Caffeine-induced release of intracellular Ca2+ from Chinese hamster ovary cells expressing skeletal muscle ryanodine receptor. Effects on full-length and carboxyl-terminal portion of Ca2+ release channels

The ryanodine receptor (RyR)/Ca2+ release channel is an essential component of excitation-contraction coupling in striated muscle cells. To study the function and regulation of the Ca2+ release channel, we tested the effect of caffeine on the full-length and carboxyl-terminal portion of skeletal muscle RyR expressed in a Chinese hamster ovary (CHO) cell line. Caffeine induced openings of the full length RyR channels in a concentration-dependent manner, but it had no effect on the carboxyl-terminal RyR channels. CHO cells expressing the carboxyl-terminal RyR proteins displayed spontaneous changes of intracellular [Ca2+]. Unlike the native RyR channels in muscle cells, which display localized Ca2+ release events (i.e., "Ca2+ sparks" in cardiac muscle and "local release events" in skeletal muscle), CHO cells expressing the full length RyR proteins did not exhibit detectable spontaneous or caffeine-induced local Ca2+ release events. Our data suggest that the binding site for caffeine is likely to reside within the amino-terminal portion of RyR, and the localized Ca2+ release events observed in muscle cells may involve gating of a group of Ca2+ release channels and/or interaction of RyR with muscle-specific proteins.

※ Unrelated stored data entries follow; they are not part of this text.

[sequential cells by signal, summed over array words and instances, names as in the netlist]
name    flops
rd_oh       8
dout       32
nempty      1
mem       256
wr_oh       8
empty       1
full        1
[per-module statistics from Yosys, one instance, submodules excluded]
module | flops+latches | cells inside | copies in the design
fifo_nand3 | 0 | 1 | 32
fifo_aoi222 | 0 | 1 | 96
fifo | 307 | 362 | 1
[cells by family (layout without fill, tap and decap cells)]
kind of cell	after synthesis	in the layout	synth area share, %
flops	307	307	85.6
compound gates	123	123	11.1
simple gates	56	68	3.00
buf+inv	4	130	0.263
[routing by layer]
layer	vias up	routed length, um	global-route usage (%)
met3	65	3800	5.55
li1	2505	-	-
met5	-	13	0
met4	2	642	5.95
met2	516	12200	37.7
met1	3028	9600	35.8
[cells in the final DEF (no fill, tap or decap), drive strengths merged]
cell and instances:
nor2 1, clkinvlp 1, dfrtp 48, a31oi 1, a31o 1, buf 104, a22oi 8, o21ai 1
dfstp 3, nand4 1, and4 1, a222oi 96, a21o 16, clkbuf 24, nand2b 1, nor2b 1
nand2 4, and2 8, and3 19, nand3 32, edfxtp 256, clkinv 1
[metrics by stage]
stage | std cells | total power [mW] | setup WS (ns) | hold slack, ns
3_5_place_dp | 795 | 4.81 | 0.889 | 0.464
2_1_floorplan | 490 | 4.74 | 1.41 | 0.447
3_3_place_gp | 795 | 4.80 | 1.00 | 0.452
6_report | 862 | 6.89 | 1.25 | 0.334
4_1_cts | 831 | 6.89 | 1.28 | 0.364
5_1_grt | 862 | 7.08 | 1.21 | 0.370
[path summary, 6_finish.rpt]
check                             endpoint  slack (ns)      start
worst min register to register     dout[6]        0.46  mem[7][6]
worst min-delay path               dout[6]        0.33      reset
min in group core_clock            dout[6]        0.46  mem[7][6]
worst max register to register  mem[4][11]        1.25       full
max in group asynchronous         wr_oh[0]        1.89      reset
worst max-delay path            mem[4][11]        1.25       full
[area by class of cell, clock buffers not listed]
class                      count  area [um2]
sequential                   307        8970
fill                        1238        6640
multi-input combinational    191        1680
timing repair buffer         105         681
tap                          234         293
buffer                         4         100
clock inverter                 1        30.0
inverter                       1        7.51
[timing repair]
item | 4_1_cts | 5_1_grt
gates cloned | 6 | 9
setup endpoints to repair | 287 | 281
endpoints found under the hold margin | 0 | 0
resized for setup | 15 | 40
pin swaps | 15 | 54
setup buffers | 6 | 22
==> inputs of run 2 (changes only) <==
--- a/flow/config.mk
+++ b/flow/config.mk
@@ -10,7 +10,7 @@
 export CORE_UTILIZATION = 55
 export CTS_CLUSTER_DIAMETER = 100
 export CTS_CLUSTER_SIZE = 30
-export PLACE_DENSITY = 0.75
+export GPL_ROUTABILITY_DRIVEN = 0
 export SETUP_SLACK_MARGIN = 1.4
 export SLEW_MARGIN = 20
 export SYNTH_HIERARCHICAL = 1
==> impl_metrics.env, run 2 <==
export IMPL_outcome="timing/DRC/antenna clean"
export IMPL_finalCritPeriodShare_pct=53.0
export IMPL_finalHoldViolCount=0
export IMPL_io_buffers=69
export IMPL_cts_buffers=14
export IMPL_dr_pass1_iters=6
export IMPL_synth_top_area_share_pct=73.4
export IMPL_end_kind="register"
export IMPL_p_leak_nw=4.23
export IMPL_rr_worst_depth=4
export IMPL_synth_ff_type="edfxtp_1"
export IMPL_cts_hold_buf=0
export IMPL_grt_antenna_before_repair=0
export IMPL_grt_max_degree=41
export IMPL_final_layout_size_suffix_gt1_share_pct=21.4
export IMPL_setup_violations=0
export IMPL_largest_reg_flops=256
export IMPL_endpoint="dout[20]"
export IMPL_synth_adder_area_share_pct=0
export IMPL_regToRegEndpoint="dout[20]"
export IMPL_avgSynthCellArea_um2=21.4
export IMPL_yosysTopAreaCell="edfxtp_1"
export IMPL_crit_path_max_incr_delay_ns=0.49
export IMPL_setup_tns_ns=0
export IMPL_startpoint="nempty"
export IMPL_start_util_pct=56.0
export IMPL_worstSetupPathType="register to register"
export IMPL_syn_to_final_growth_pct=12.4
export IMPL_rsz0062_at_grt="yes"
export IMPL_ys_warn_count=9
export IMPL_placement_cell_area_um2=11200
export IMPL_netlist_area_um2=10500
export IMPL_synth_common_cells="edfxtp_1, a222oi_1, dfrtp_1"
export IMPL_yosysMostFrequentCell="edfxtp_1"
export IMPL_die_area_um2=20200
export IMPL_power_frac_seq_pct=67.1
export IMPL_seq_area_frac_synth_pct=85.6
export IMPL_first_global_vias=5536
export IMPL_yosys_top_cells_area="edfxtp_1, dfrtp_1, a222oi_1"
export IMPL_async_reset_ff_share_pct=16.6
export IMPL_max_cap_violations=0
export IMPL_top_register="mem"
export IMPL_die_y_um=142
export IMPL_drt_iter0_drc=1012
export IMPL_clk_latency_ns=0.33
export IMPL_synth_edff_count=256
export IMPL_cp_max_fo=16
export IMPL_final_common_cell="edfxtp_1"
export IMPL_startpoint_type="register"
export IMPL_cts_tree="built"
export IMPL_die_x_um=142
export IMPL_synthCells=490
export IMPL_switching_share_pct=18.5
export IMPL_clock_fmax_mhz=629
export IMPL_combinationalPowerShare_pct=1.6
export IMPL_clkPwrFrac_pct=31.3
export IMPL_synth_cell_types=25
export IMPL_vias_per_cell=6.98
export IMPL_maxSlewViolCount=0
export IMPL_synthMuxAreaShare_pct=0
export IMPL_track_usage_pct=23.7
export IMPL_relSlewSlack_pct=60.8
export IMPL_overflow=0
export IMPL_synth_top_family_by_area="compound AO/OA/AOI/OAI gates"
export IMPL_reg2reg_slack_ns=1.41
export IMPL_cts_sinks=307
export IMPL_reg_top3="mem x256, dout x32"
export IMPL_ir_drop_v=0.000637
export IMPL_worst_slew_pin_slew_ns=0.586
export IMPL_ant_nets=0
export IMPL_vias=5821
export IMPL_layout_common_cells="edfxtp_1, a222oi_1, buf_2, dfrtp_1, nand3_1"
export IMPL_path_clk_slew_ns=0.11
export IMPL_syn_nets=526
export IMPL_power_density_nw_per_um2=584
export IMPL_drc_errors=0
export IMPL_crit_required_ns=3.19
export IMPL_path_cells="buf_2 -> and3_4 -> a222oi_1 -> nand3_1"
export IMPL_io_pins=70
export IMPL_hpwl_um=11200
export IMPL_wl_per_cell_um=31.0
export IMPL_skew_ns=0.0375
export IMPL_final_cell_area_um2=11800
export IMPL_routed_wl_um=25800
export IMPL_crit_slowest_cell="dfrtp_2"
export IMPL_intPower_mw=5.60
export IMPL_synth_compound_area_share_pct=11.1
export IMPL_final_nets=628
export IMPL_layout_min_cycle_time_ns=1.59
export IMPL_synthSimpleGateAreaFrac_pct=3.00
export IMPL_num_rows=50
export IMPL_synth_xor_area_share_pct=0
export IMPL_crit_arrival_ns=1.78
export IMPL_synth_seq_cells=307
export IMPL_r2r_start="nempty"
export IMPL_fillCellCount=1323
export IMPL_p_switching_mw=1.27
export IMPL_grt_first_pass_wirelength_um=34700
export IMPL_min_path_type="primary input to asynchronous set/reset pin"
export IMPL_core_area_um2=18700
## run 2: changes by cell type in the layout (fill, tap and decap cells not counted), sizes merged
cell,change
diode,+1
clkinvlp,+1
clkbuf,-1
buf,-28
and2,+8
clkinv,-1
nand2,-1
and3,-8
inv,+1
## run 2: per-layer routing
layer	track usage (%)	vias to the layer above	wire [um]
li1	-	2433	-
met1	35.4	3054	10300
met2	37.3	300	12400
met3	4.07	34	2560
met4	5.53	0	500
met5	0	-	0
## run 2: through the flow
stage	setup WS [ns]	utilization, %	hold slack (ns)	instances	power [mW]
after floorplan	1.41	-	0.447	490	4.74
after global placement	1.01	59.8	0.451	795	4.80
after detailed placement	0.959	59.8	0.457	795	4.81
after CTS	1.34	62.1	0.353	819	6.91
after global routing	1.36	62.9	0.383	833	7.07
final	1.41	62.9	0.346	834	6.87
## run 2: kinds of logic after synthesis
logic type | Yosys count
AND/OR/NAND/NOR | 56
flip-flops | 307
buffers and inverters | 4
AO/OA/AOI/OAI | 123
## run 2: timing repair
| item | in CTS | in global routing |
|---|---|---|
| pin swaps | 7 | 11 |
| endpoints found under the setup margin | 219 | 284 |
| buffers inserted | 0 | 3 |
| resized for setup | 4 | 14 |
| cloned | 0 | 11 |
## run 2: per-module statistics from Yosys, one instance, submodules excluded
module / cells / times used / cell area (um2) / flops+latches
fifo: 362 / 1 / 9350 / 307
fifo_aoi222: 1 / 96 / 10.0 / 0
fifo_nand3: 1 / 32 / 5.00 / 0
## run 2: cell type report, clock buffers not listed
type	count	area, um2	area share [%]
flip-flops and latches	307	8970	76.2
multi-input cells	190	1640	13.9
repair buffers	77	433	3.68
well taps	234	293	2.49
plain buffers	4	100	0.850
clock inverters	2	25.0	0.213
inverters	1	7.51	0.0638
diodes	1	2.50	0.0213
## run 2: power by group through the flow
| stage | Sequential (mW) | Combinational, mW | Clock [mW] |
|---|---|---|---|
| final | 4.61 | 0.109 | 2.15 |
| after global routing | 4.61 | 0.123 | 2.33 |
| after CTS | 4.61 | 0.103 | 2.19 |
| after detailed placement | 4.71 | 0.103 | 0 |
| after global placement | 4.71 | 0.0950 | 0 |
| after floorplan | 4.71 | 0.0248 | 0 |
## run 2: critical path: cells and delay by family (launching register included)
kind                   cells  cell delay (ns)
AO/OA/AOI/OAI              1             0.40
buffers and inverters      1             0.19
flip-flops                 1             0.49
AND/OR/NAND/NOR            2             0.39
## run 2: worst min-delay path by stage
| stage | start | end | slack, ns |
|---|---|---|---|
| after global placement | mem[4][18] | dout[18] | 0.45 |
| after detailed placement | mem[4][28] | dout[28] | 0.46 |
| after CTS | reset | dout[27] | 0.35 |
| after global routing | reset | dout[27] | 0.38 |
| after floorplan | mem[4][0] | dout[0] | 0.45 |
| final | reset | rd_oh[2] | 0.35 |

Deletion of amino acids 1641-2437 from the foot region of skeletal muscle ryanodine receptor alters the conduction properties of the Ca release channel

The ryanodine receptor (RyR) of skeletal muscle contains two functional domains: a carboxyl-terminal hydrophobic domain that forms the putative conduction pore of the calcium release channel, and a large cytoplasmic domain that corresponds to the "foot structure." To understand the contribution of the foot structure to the function of the calcium release channel, we studied a RyR deletion mutant, delta(1641-2437)-RyR, in which a region that is rich in glutamate and aspartate residues (a.a. 1641-2437) was removed. The wild-type and delta(1641-2437)-RyR proteins were expressed in a Chinese hamster ovary (CHO) cell line, and functions of single calcium release channels were measured in the lipid bilayer membrane. The wild-type RyR forms functional calcium release channels with a linear current-voltage relationship similar to that of the native channel identified in the sarcoplasmic reticulum membrane of skeletal muscle, whereas the channels formed by delta(1641-2437)-RyR exhibit significant inward rectification, i.e., currents moving from cytoplasm into SR lumen were approximately 20% less than that in the opposite direction. As in to the wt-RyR channel, opening of the delta(1641-2437)-RyR channel has a bell-shaped dependence on the cytoplasmic calcium, but the calcium-dependent activation and inactivation processes of the delta(1641-2437)-RyR channel are shifted to higher calcium concentrations. Our data show that deletion of a.a. 1641-2437 from the foot region of the skeletal muscle RyR results in changes in both ion conduction and calcium-dependent regulation of the calcium release channel.